66 窮地
ものすごく眠いです。誤字が多いかもです。平日の更新は厳しいですね。
王都領最西端のウェスタ村で、ミカエラの救出には成功したテレサとリアの二人だったが、脱出を阻まれ周囲を追手に取り囲まれていた。
斬りかかってくる剣士はテレサが撃退し、魔法の攻撃についても《絶対魔法防御の祈り》で凌いでいるものの、周囲の建物から次々と新手が集まり始めている。
今はまだテレサとリアだけであれば強行突破も可能だが、気を失って倒れているミカエラを連れて逃げるのは難しい。怒りに燃える追手と睨みあいながら、二人は小声で会話を交わす。
「リア、私が突破口を開きます。ミカエラを抱えて撤退してください。」
「・・・分かりました。いつでも行けます。」
僅かな躊躇の後、リアは頷いた。テレサ一人を残してしまうことに抵抗があったが、自分には囲みを突破できるだけの火力がないと判断したためだ。
リアの言葉を聞いたテレサは、大きく息を吸い込むと体内の神力を高め、裂帛の気合と共に地面に向って拳を叩き込んだ。
巨大な破城槌を叩きつけたかのような轟音が響き、生じた衝撃波によって周囲の男たちが一瞬怯む。その隙を突いてテレサは、囲みの一番厚いところめがけて、一直線に飛び込んでいった。
「聖女チャージ!!」
虚を突かれた男たちが神力で強化された彼女の体当たりによって弾き飛ばされ、周囲の仲間を巻き込んで倒れた。テレサと共に飛び出していたリアが、倒れた男たちを器用に踏み越えて囲むを抜け、倉庫街へつながる路地へ飛び込んだ。
「逃がすな!追え!!」
リアに向けて《雷撃》や《魔法の矢》が撃ち込まれる。しかしそれらはすべて、リアの後ろを守るテレサによって防がれた。テレサは路地の入口に立ちふさがり、一つ呼吸を整えた後、男たちに言った。
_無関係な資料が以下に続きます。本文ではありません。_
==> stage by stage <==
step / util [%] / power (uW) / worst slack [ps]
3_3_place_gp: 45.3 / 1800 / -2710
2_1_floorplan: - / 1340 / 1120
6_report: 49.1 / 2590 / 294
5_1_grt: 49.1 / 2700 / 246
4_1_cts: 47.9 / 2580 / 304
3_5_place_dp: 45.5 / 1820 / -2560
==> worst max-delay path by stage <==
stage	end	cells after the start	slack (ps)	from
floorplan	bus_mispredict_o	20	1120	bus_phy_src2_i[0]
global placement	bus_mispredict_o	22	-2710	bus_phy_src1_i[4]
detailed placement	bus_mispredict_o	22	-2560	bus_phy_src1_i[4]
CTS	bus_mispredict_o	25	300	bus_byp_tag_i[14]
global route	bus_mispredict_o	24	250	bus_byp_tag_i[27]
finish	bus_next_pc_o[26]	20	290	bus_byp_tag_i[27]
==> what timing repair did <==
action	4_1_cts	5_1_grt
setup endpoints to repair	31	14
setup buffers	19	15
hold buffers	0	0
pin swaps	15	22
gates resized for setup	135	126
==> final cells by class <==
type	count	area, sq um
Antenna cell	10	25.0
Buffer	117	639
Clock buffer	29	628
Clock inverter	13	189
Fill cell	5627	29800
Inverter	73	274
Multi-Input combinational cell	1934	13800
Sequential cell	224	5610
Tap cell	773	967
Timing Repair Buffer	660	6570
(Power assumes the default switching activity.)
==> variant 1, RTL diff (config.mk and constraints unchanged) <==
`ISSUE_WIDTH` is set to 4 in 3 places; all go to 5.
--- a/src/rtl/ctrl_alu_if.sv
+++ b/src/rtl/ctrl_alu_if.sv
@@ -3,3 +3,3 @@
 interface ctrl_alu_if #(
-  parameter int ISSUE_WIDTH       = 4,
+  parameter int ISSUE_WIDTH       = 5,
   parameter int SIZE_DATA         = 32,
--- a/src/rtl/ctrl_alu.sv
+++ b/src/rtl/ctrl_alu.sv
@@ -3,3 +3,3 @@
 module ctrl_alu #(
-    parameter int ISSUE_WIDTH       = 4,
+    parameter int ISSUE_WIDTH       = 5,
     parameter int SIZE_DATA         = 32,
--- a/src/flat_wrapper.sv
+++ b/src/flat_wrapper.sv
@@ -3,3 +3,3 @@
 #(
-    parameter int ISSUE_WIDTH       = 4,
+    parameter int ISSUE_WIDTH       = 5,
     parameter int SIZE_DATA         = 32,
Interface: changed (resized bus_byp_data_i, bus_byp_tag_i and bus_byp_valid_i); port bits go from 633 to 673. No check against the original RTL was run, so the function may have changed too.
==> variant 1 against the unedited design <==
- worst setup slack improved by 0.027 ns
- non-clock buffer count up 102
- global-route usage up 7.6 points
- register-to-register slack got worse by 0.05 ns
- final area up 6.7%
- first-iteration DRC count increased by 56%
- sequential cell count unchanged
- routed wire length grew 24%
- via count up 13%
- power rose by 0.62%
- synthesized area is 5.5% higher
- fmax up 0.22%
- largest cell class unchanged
「弱きものを守るために鍛え上げた私の力、簡単に打ち破れると思わないでください!!」
男たちの顔が怒気で赤黒く染まる。テレサは腰をしっかりと落とし、不動の構えで男たちと相対した。
背後で、テレサが鬼神の如く戦っている間に、リアは気絶したミカエラの体を背負い、装束の帯を使って自分の体にしっかりと結び付けた。
娼館の二階から無理な着地をしたせいで体中がずきずきと痛む。特に左足首は地面に付けるだけでも激痛が走るほどだ。だがリアは痛みを堪えて、逃走を開始した。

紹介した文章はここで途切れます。